More often than not, finding the motivation to exercise is plain difficult. It’s hard work getting out for a run, lifting weights, and pushing your body to the limit. But there’s no better motivation than knowing that with each push-up and leg press, you’re ensuring a healthier, longer life. Scientists have struggled for some time to figure out how beneficial exercise is in the long-term, but now, a small new study on identical twins lends us some clues.

Researchers from Finland’s University of Jyväskylä investigated how being physically active affected the bodies of 10 twin pairs, from their brains’ structures to their body fat percentages. Among each pair of identical twins, one had stopped being physically active for about three years prior to the beginning of the study, while the other had remained active. Both had been active during their childhood but had gone down different fitness paths once leaving their childhood home.

Studying twins gave the researchers a unique opportunity to investigate the health effects of exercise without confounding factors like childhood environment — assuming each pair grew up in the same household — and diet. Both had similar diets throughout their lives and during the study period. But most importantly, each of them started with the same genetic makeup, putting them at the same base level for the ways in which they respond to exercise, The New York Times reported.

For the study, the researchers sifted through the country’s FinnTwin16 database, which included twins’ answers to questionnaires about their health and medical history from the age of 16, as well as follow-ups. They narrowed their search down to the 10 pairs, all of whom were aged 32 to 36. Each of them went through tests to measure body fat composition, insulin sensitivity, endurance, and brain structure.

They found physical activity, and a lack of it, brought drastic changes to the twins’ bodies. Among those who exercised regularly, body fat percentages were lower, endurance levels were higher, and gray matter in their brains was more abundant — especially in the regions responsible for motor control and coordination, the striatum and prefrontal cortex. Meanwhile, those who lived mainly sedentary lives for three years were on the verge of insulin resistance, indicating a trajectory toward metabolic disorder and possibly even type 2 diabetes.

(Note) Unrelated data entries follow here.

$ cat src/rtl/traffic_phase_ctrl_if.sv
// Signal bundle between the phase sequencer and the sensor/light layer.
//   sensor       : per-phase vehicle request (bit i = phase i waiting)
//   lights       : 2 bits per phase at [2i+1:2i]; 10 green, 01 yellow, 00 red
//   active_phase : phase currently green/yellow, last served phase when idle
//   busy         : high while any phase is green or yellow
//   phase_start  : one-cycle pulse on the first green cycle of each phase
// master = sequencer side, slave = sensor/display side.
interface traffic_phase_ctrl_if #(
   parameter int NUM_PHASES = 3
);
   localparam int PW = (NUM_PHASES > 1) ? $clog2(NUM_PHASES) : 1;

   logic [NUM_PHASES-1:0]   sensor;
   logic [2*NUM_PHASES-1:0] lights;
   logic [PW-1:0]           active_phase;
   logic                    busy;
   logic                    phase_start;

   modport master (
      input  sensor,
      output lights, active_phase, busy, phase_start
   );

   modport slave (
      output sensor,
      input  lights, active_phase, busy, phase_start
   );
endinterface

$ cat src/rtl/traffic_phase_ctrl.sv
// Sensor-driven round-robin traffic-light sequencer.
// Ports:
//   clk     : system clock, all state on rising edge
//   reset_n : asynchronous active-low reset (all red, idle)
//   bus     : traffic_phase_ctrl_if.master (sensor in; lights, active_phase,
//             busy, phase_start out)
// All outputs decode from registered state, so sensor never reaches an
// output combinationally and reset forces all-red immediately.
//
// state  | meaning
// IDLE   | all red, waiting for any request
// GREEN  | phase_q green, timer_q counts green cycles already elapsed
// YELLOW | phase_q yellow, timer_q counts yellow cycles already elapsed
module traffic_phase_ctrl #(
   parameter int NUM_PHASES  = 3,
   parameter int GREEN_MIN   = 4,
   parameter int GREEN_MAX   = 8,
   parameter int YELLOW_TIME = 2
) (
   input  logic                 clk,
   input  logic                 reset_n,
   traffic_phase_ctrl_if.master bus
);

   localparam int PW   = (NUM_PHASES > 1) ? $clog2(NUM_PHASES) : 1;
   localparam int TMAX = (GREEN_MAX > YELLOW_TIME) ? GREEN_MAX : YELLOW_TIME;
   localparam int TW   = $clog2(TMAX + 1);

   localparam logic [TW-1:0] T_GMIN = TW'(GREEN_MIN - 1);
   localparam logic [TW-1:0] T_GMAX = TW'(GREEN_MAX - 1);
   localparam logic [TW-1:0] T_YEL  = TW'(YELLOW_TIME - 1);
   localparam logic [TW-1:0] T_SAT  = {TW{1'b1}};
   localparam logic [PW-1:0] P_LAST = PW'(NUM_PHASES - 1);

   if (NUM_PHASES < 2 || GREEN_MIN < 1 || GREEN_MAX < GREEN_MIN ||
       YELLOW_TIME < 1) begin : g_bad_params
      $error("traffic_phase_ctrl: illegal parameter combination");
   end

   typedef enum logic [1:0] {
      IDLE   = 2'd0,
      GREEN  = 2'd1,
      YELLOW = 2'd2
   } state_t;

   state_t          state_q, state_d;
   logic [TW-1:0]   timer_q, timer_d;
   logic [PW-1:0]   phase_q, phase_d;
   logic            start_q, start_d;

   logic [PW-1:0]   rr_pick;
   logic            rr_found;
   logic            any_req;
   logic            other_req;
   logic            green_end;
   logic [2*NUM_PHASES-1:0] lights_c;

   // Round-robin: first requester after phase_q, wrapping, ending at phase_q.
   always_comb begin
      int idx;
      idx      = 0;
      rr_found = 1'b0;
      rr_pick  = phase_q;
      for (int k = 1; k <= NUM_PHASES; k++) begin
         idx = int'(phase_q) + k;
         if (idx >= NUM_PHASES) idx = idx - NUM_PHASES;
         if (!rr_found && bus.sensor[idx]) begin
            rr_found = 1'b1;
            rr_pick  = PW'(idx);
         end
      end
   end

   assign any_req   = |bus.sensor;
   assign other_req = |(bus.sensor & ~({{(NUM_PHASES-1){1'b0}}, 1'b1} << phase_q));
   assign green_end = ((timer_q >= T_GMIN) && (other_req || !bus.sensor[phase_q])) ||
                      (timer_q == T_GMAX);

   always_comb begin
      state_d = state_q;
      timer_d = (timer_q == T_SAT) ? timer_q : timer_q + 1'b1;
      phase_d = phase_q;
      start_d = 1'b0;
      case (state_q)
         IDLE: begin
            timer_d = '0;
            if (any_req) begin
               state_d = GREEN;
               phase_d = rr_pick;
               start_d = 1'b1;
            end
         end
         GREEN: begin
            if (green_end) begin
               state_d = YELLOW;
               timer_d = '0;
            end
         end
         YELLOW: begin
            // phase_q stays put on the way to IDLE, so it doubles as last_phase.
            if (timer_q == T_YEL) begin
               timer_d = '0;
               if (any_req) begin
                  state_d = GREEN;
                  phase_d = rr_pick;
                  start_d = 1'b1;
               end else begin
                  state_d = IDLE;
               end
            end
         end
         default: begin
            state_d = IDLE;
            timer_d = '0;
         end
      endcase
   end

   always_ff @(posedge clk or negedge reset_n) begin
      if (!reset_n) begin
         state_q <= IDLE;
         timer_q <= '0;
         phase_q <= P_LAST;
         start_q <= 1'b0;
      end else begin
         state_q <= state_d;
         timer_q <= timer_d;
         phase_q <= phase_d;
         start_q <= start_d;
      end
   end

   always_comb begin
      lights_c = '0;
      if (state_q == GREEN)  lights_c[2*phase_q +: 2] = 2'b10;
      if (state_q == YELLOW) lights_c[2*phase_q +: 2] = 2'b01;
   end

   assign bus.lights       = lights_c;
   assign bus.active_phase = phase_q;
   assign bus.busy         = (state_q != IDLE);
   assign bus.phase_start  = start_q;

endmodule

$ cat src/flat_wrapper.sv
// flat-port wrapper written by rule: the top's interface ports become plain ports
module traffic_phase_ctrl_flat 
#(
   parameter int NUM_PHASES  = 3,
   parameter int GREEN_MIN   = 4,
   parameter int GREEN_MAX   = 8,
   parameter int YELLOW_TIME = 2
)
  (clk, reset_n, bus_sensor, bus_lights, bus_active_phase, bus_busy, bus_phase_start);
  traffic_phase_ctrl_if #(.NUM_PHASES(NUM_PHASES)) bus_i ();
  input  logic clk;
  input  logic reset_n;
  input wire logic [$bits(bus_i.sensor)-1:0] bus_sensor;
  output wire logic [$bits(bus_i.lights)-1:0] bus_lights;
  output wire logic [$bits(bus_i.active_phase)-1:0] bus_active_phase;
  output wire logic [$bits(bus_i.busy)-1:0] bus_busy;
  output wire logic [$bits(bus_i.phase_start)-1:0] bus_phase_start;
  assign bus_i.sensor = bus_sensor;
  assign bus_lights = bus_i.lights;
  assign bus_active_phase = bus_i.active_phase;
  assign bus_busy = bus_i.busy;
  assign bus_phase_start = bus_i.phase_start;
  traffic_phase_ctrl #(.NUM_PHASES(NUM_PHASES), .GREEN_MIN(GREEN_MIN), .GREEN_MAX(GREEN_MAX), .YELLOW_TIME(YELLOW_TIME)) u_core (.clk(clk), .reset_n(reset_n), .bus(bus_i));
endmodule
$ cat config.mk
export PLATFORM = sky130hd
export DESIGN_NAME = traffic_phase_ctrl_flat
export DESIGN_NICKNAME = d
export VERILOG_FILES = /design/src/rtl/traffic_phase_ctrl_if.sv /design/src/rtl/traffic_phase_ctrl.sv /design/src/flat_wrapper.sv
export SDC_FILE = /design/constraint.sdc
export NUM_CORES = 1
export LEC_CHECK = 0
export ABC_AREA = 1
export CORE_ASPECT_RATIO = 1.1
export CORE_MARGIN = 2
export CORE_UTILIZATION = 55
export CTS_CLUSTER_DIAMETER = 150
export DETAILED_ROUTE_END_ITERATION = 8
export PLACE_DENSITY = 0.83
export SYNTH_ARGS = -nofsm -noshare
export SYNTH_HDL_FRONTEND = slang
export SYNTH_SLANG_ARGS = --single-unit
$ cat constraint.sdc
create_clock -name clk -period 3.7 [get_ports clk]
set_input_delay 0.555 -clock clk [delete_from_list [all_inputs] [get_ports clk]]
set_output_delay 0.555 -clock clk [all_outputs]
set_load 0.03 [all_outputs]
### Word level (Yosys, flattened, before mapping)

Index checks and enable logic that the tools add are counted.

| operators by class | value |
|---|---|
| equality and inequality tests | 8 |
| $lt $le $gt $ge | 8 |
| add/subtract/negate cells | 8 |
| shift operators | 4 |
| reductions and logical operators | 15 |
| bitwise gates (word level) | 3 |
| muxes and demuxes | 37 |

Operators by type and width:

| cell | number |
|---|---|
| $ge A32 B3 Y1 const B | 3 |
| $lt A32 B4 Y1 const B | 3 |
| $mux W32 | 3 |
| $sub A32 B3 Y32 const B | 3 |
| $shiftx A2 B34 Y6 const A | 2 |
| $neg A3 Y34 | 1 |
| $shift A2 B34 Y6 const A | 1 |
| $mux W2 | 8 |
| $mux W1 | 12 |
| $mux W4 | 3 |
| $mux W6 | 2 |
| $bmux W1 S2 | 4 |
| $pmux W4 S2 | 1 |
| $add A2 B2 Y3 const B | 2 |
| $and A6 B6 Y6 | 1 |
| $bwmux W6 | 1 |
| $ne A2 B1 Y1 const B | 3 |
| $pmux W2 S3 | 1 |
| $reduce_or A3 Y1 | 2 |
| $add A4 B1 Y4 const B | 1 |
| $eq A4 B1 Y1 const B | 1 |
| $eq A4 B3 Y1 const B | 1 |
| $eq A4 B4 Y1 const B | 1 |
| $ge A4 B2 Y1 const B | 1 |
| other kinds (16) | 22 |

| word-level totals | value |
|---|---|
| register bits | 9 |
| logic and storage cells | 87 |
| bits of input ports | 5 |

### Logic depth before layout (Yosys ltp)

Gate-level depths: netlist of run 1.

| logic depth | value |
|---|---|
| depth after elaboration | 16 |
| gate-level depth with buffers | 13 |
| gate-level depth less buffers | 13 |

### Least setup slack after synthesis of run 1

OpenSTA, ideal clock, no wires.

| path | value |
|---|---|
| kind | reg-to-output |
| start | register u_core.phase_q[0], in the netlist u_core.bus.active_phase[0] |
| end | output port bus_lights[3] |
| arrival time | 1606 ps |
| path slack | 1539 ps |
| path buffers | 0 |
| required time | 3145 ps |
| cell stages (with the launch flop) | 4 |
| path through | dfrtp_1 ha_1 inv_1 nor3_1 |

| on the way | value |
|---|---|
| word-level cells in the longest chain between the ends | 6 |

Ends and longest elaborated chain:

| element | RTL line | text |
|---|---|---|
| start, declared | traffic_phase_ctrl.sv:48 | `logic [PW-1:0] phase_q, phase_d;` |
| start signal, assigned | traffic_phase_ctrl.sv:128 | `phase_q <= phase_d;` |
| $neg A3 Y34 * | traffic_phase_ctrl.sv:135, traffic_phase_ctrl.sv:136 |  |
| $shiftx A2 B34 Y6 / $shift A2 B34 Y6 (equally long branches) | traffic_phase_ctrl.sv:135, traffic_phase_ctrl.sv:136 |  |
| $and A6 B6 Y6 (no source line) | - |  |
| $mux W6 | traffic_phase_ctrl.sv:135 | `if (state_q == GREEN) lights_c[2*phase_q +: 2] = 2'b10;` |
| $bwmux W6 | traffic_phase_ctrl.sv:136 | `if (state_q == YELLOW) lights_c[2*phase_q +: 2] = 2'b01;` |
| $mux W6 * | traffic_phase_ctrl.sv:136 |  |
| end, declared | flat_wrapper.sv:14 | `output wire logic [$bits(bus_i.lights)-1:0] bus_lights;` |

Every way passes the cells marked *; elsewhere a longest branch is shown, timed or not.

### Worst setup path in the final report of run 1

| path | value |
|---|---|
| start | register u_core.phase_q[1], in the netlist u_core.bus.active_phase[1] |
| end | output port bus_lights[3] |

The elaborated chain is that of the path after synthesis.

==> results of run 1 <==
[kinds of logic (layout without fill, tap and decap cells)]
kind of cell	Yosys count	in the layout	share of synthesized area [%]
AO/OA/AOI/OAI	9	9	6.582
AND/OR/NAND/NOR	89	89	44.43
XOR/XNOR	1	1	0.8862
flip-flops	9	9	22.91
adder cells (fa/ha/maj)	12	12	15.19
buffers and inverters	22	38	10.00
[layer usage]
| metal | vias to the layer above | GRT usage [%] | routed length, um |
|---|---|---|---|
| met3 | 4 | 1.493 | 104 |
| met4 | 0 | 10.10 | 27 |
| met2 | 34 | 39.46 | 1116 |
| li1 | 477 | - | - |
| met5 | - | 0 | 0 |
| met1 | 428 | 27.01 | 973 |
[placed cells by master, fill, tap and decap left out, drive strengths merged]
cell type / n
dfrtp: 8
nor2: 11
clkbuf: 4
clkdlybuf4s50: 14
nand2: 57
a21oi: 5
nand4: 1
o211ai: 2
nand3b: 2
dfstp: 1
o22ai: 1
nand3: 15
ha: 12
nor3: 3
xor2: 1
o21bai: 1
inv: 20
[through the flow]
stage                     total power, mW  area (sq um)  cells  util, %  hold slack [ns]
after floorplan                    0.8225         988.4    142        -           0.2594
after global routing                1.186          1159    176    66.52           0.5476
after detailed placement           0.9960          1132    172    65.01           0.5010
after CTS                           1.081          1159    176    66.52           0.5126
final                               1.079          1159    176    66.52           0.5093
after global placement             0.9758          1132    172    65.01           0.4997
[worst min-delay path: cells and delay by family, from the launching register on]
kind / cells / cell delay, ns
simple gates: 2 / 0.12
flops: 1 / 0.40
[path summary, 6_finish.rpt]
| path | end | depth (start not counted) | slack [ns] | from |
|---|---|---|---|---|
| max in group asynchronous | u_core.bus.active_phase[1] | 1 | 2.79 | reset_n |
| worst min register to register | u_core.bus.active_phase[1] | 2 | 0.51 | u_core.bus.active_phase[1] |
| worst max-delay path | bus_lights[3] | 5 | 1.15 | u_core.bus.active_phase[1] |
| worst min-delay path | u_core.bus.active_phase[1] | 2 | 0.51 | u_core.bus.active_phase[1] |
| worst max register to register | u_core.bus.active_phase[1] | 12 | 1.73 | u_core.bus.active_phase[1] |
| min in group asynchronous | u_core.bus.phase_start | 1 | 0.58 | reset_n |
[layout make-up]
type	instances	area, sq um	share of cell area (%)
clock buffers	4	26.28	2.268
inverters	20	80.08	6.911
multi-input cells	111	663.1	57.24
flip-flops and latches	9	226.5	19.55
well taps	18	22.52	1.944
repair buffers	14	140.1	12.10
[power by group through the flow]
stage | logic [mW] | registers (mW) | clock network, mW
after floorplan | 0.628 | 0.195 | 0
after global placement | 0.808 | 0.168 | 0
after detailed placement | 0.825 | 0.171 | 0
after CTS | 0.829 | 0.169 | 0.0824
after global routing | 0.928 | 0.175 | 0.0836
final | 0.828 | 0.170 | 0.0808
[registers in the layout (all words and copies together), names as in the netlist]
name                     flops
u_core.bus.active_phase      2
u_core.bus.phase_start       1
u_core.state_q               2
u_core.timer_q               4
==> impl_metrics.env, run 1 <==
export IMPL_status="finished, final reports clean"
export IMPL_cp_end_kind="output pin"
export IMPL_setup_ws_ns=1.151
export IMPL_antennaDiodeCount=0
export IMPL_grt_pass1_vias=895
export IMPL_num_vias=943
export IMPL_syn_nets=159
export IMPL_netlist_instances=142
export IMPL_die_x_um=44.42
export IMPL_viasPerCell=5.358
export IMPL_p_int_mw=0.4731
export IMPL_synth_edff_count=0
export IMPL_die_area_sq_mm=0.002153
export IMPL_start_util_pct=56.75
export IMPL_p_per_area_mw_per_mm2=931.6
export IMPL_drt_initial_drc_count=30
export IMPL_syn_area_sq_um=988.4
export IMPL_drive_above_1_share_pct=15.19
export IMPL_yosys_top_cells_count="nand2_1 (47), inv_1 (16), nand3_1 (13), ha_1 (12), nor2_1 (9)"
export IMPL_startpoint_type="flip-flop"
export IMPL_grt_overflow=0
export IMPL_syn2layout_area_growth_pct=17.22
export IMPL_path_clk_slew_ns=0.07
export IMPL_p_leak_nw=0.6202
export IMPL_path_max_fanout=6
export IMPL_htree_levels=1
export IMPL_path_buf_inv=3
export IMPL_yosysUniqueCellTypes=25
export IMPL_cts_buffers=3
export IMPL_combinationalPowerShare_pct=76.7
export IMPL_path_cells="inv_1 -> ha_1 -> inv_1 -> nor3_1 -> clkdlybuf4s50_1"
export IMPL_maxCapViolCount=0
export IMPL_clockRootBuffer="clkbuf_4"
export IMPL_grtUsageTotal_pct=22.46
export IMPL_yosysWarnings=0
export IMPL_power_switching_mw=0.6062
export IMPL_wl_per_cell_um=12.63
export IMPL_yosysTopAreaCell="dfrtp_1"
export IMPL_dr_pass1_iters=4
export IMPL_die_h_um=48.46
export IMPL_io_buffers=14
export IMPL_postCtsSetupBuffers=0
export IMPL_wl_um=2222
export IMPL_postSynthAreaPerCell_sq_um=6.961
export IMPL_dp_hpwl_um=1723
export IMPL_async_flop_share_pct=100.0
export IMPL_clock_power_share_pct=7.5
export IMPL_nFillCells=154
export IMPL_grt_pass1_wl_um=3726
export IMPL_hold_viol_final=0
export IMPL_synth_top_area_share_pct=20.25
export IMPL_path_class="reg2out"
export IMPL_crit_family="buffers and inverters"
export IMPL_io_pins=15
export IMPL_power_frac_seq_pct=15.8
export IMPL_insertion_delay_ns=0.27
export IMPL_critPathMaxStageDelay_ns=0.69
export IMPL_ir_drop_mv=0.3995
export IMPL_drcViolationCount=0
export IMPL_fin_nets=176
export IMPL_core_sq_mm=0.001742
export IMPL_cts_tree="done"
export IMPL_slowest_stage="clkdlybuf4s50_1"
export IMPL_power_share_switching_pct=56.16
export IMPL_post_place_ws_ns=1.445
export IMPL_cp_common_cell="inv_1"
export IMPL_post_synth_top_count_cell="nand2_1"
export IMPL_fin_crit_sh_pct=68.89
export IMPL_cp_arrival_ns=1.99
export IMPL_grt_max_degree=10
export IMPL_finalMaxSlewViolations=0
export IMPL_setup_viol=0
export IMPL_antenna_found_initial=0
export IMPL_slew_headroom_pct=71.41
export IMPL_synth_area_leaders="dfrtp_1 (20%), nand2_1 (18%), ha_1 (15%), nand3_1 (6.6%), inv_1 (6.1%)"
export IMPL_clkSinkCount=9
export IMPL_cp_required_ns=3.14
export IMPL_fin_setup_tns_ns=0
export IMPL_worst_slew_pin_slew_ns=0.4275
export IMPL_cts_resized=0
export IMPL_fmax_mhz=392.3
export IMPL_synth_yosys_seq_area_share_pct=22.91
export IMPL_ant_nets=0
export IMPL_yosys_register_bits=9
export IMPL_synth_flop_cell="dfrtp_1"
export IMPL_fin_crit_ns=2.549
export IMPL_place_congestion=0.8450
export IMPL_min_path_type="reg2reg"
export IMPL_postCtsHoldBufs=0
export IMPL_finClkSkew_ns=0.006239
export IMPL_clock_tree_buffer_depth=2
export IMPL_rsz0062_at_grt="no"
export IMPL_rows=16
(Power assumes the default switching activity.)
==> run 2: changes to the inputs <==
- CORE_UTILIZATION: 55 -> 48
- PLACE_DENSITY: 0.83 -> 0.77
- clock period: 3.7 -> 2.3 ns (I/O delays scaled with it)
==> run 2 against run 1 <==
Net effect: power grew 61%; critical path depth is the same; sequential power grew 61%; global-route usage shrank 1.8 points; hold slack lost 0.13 ns; largest power group unchanged; register-to-register slack lost 1.4 ns; highest routed layer unchanged; routed wire length shrank 3.1%; core utilization shrank 6.9 points; clock-buffer cell count is the same.
==> impl_metrics.env, run 2 (same netlist as run 1, synthesis figures left out) <==
export IMPL_cp_end_kind="output pin"
export IMPL_fmax_mhz=455.2
export IMPL_p_leak_nw=0.6756
export IMPL_finClkSkew_ns=0.008522
export IMPL_wl_per_cell_um=11.58
export IMPL_combinationalPowerShare_pct=76.9
export IMPL_path_cells="inv_1 -> ha_1 -> nand2_1 -> inv_1 -> clkdlybuf4s50_1"
export IMPL_antennaDiodeCount=0
export IMPL_core_sq_mm=0.001978
export IMPL_start_util_pct=49.97
export IMPL_power_switching_mw=0.9767
export IMPL_wl_um=2153
export IMPL_slew_headroom_pct=70.58
export IMPL_clock_power_share_pct=7.3
export IMPL_final_common_cell="nand2_1"
export IMPL_grt_pass1_vias=856
export IMPL_rsz0062_at_grt="no"
export IMPL_antenna_found_initial=0
export IMPL_io_pins=15
export IMPL_ant_nets=0
export IMPL_cp_arrival_ns=1.85
export IMPL_fin_crit_ns=2.197
export IMPL_startpoint_type="flip-flop"
export IMPL_slowest_stage="dfstp_2"
export IMPL_cp_common_cell="inv_1"
export IMPL_drt_initial_drc_count=16
export IMPL_maxCapViolCount=0
export IMPL_p_int_mw=0.7570
export IMPL_largest_reg_flops=4
export IMPL_status="finished, final reports clean"
export IMPL_fin_crit_sh_pct=95.52
export IMPL_power_frac_seq_pct=15.8
export IMPL_insertion_delay_ns=0.27
export IMPL_io_buffers=14
export IMPL_setup_ws_ns=0.1031
export IMPL_grt_pass1_wl_um=3594
export IMPL_drcViolationCount=0
export IMPL_ir_drop_mv=0.7747
export IMPL_clkSinkCount=9
export IMPL_path_max_fanout=6
export IMPL_hold_viol_final=0
export IMPL_postCtsHoldBufs=0
export IMPL_min_path_type="in2async"
export IMPL_viasPerCell=4.882
export IMPL_r2r_end="u_core.bus.active_phase[1]"
export IMPL_power_share_switching_pct=56.34
export IMPL_path_clk_slew_ns=0.06
export IMPL_worst_slew_pin_slew_ns=0.4399
export IMPL_path_class="reg2out"
export IMPL_final_cell_mix="nand2_1 (47), inv_1 (16), nand3_1 (13)"
export IMPL_crit_path_start="u_core.bus.active_phase[1]"
export IMPL_fin_setup_tns_ns=0
export IMPL_r2r_slack_ns=0.33
export IMPL_grt_max_degree=10
export IMPL_r2r_start="u_core.bus.active_phase[1]"
export IMPL_largest_register="u_core.timer_q"
export IMPL_place_congestion=0.8351
export IMPL_finalMaxSlewViolations=0
export IMPL_setup_viol=0
export IMPL_cts_tree="done"
export IMPL_syn2layout_area_growth_pct=19.37
export IMPL_grt_overflow=0
export IMPL_grtUsageTotal_pct=20.64
export IMPL_postCtsSetupBuffers=0
export IMPL_dp_hpwl_um=1724
export IMPL_critPathMaxStageDelay_ns=0.58
export IMPL_num_vias=908
export IMPL_die_x_um=47.27
export IMPL_dr_pass1_iters=4
export IMPL_clock_tree_buffer_depth=2
export IMPL_clockRootBuffer="clkbuf_4"
export IMPL_htree_levels=1
export IMPL_rows=17
export IMPL_reg2reg_depth=12
export IMPL_drive_above_1_share_pct=15.82
export IMPL_die_area_sq_mm=0.002439
export IMPL_cp_required_ns=1.96
export IMPL_fin_nets=176
export IMPL_cts_buffers=3
export IMPL_die_h_um=51.60
export IMPL_hold_ws_ns=0.3793
export IMPL_post_place_ws_ns=0.2688
export IMPL_p_per_area_mw_per_mm2=1469
run 2: per-stage QoR:
| step | utilization, % | cell area (sq um) | cells | power (mW) |
|---|---|---|---|---|
| floorplan | - | 988.4 | 142 | 1.323 |
| global placement | 57.87 | 1145 | 182 | 1.577 |
| detailed placement | 57.87 | 1145 | 182 | 1.614 |
| CTS | 59.14 | 1170 | 186 | 1.745 |
| global route | 59.65 | 1180 | 186 | 1.916 |
| finish | 59.65 | 1180 | 186 | 1.734 |
run 2: area by class of cell:
type / instances / area (sq um)
fillers: 198 / 798.3
well taps: 28 / 35.03
multi-input cells: 111 / 665.6
repair buffers: 14 / 146.4
flip-flops and latches: 9 / 226.5
clock buffers: 4 / 26.28
inverters: 20 / 80.08
run 2: power groups by stage:
stage                     Combinational (mW)  Clock, mW  Sequential [mW]
after global routing                    1.50      0.135            0.280
final                                   1.33      0.126            0.274
after CTS                               1.34      0.130            0.274
after global placement                  1.31          0            0.270
after detailed placement                1.34          0            0.276
after floorplan                         1.01          0            0.313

Despite its small number of participants, the study shows how consistent physical activity might have a substantial effect on our bodies after only a short time. Obesity affects over a third of the U.S. population, putting millions of people at risk for heart disease, cancer, and diabetes, all of which are leading causes of preventable death — heart disease is number one. By taking charge of our lives and exercising regularly, we put ourselves in a position to live longer, happier, and healthier.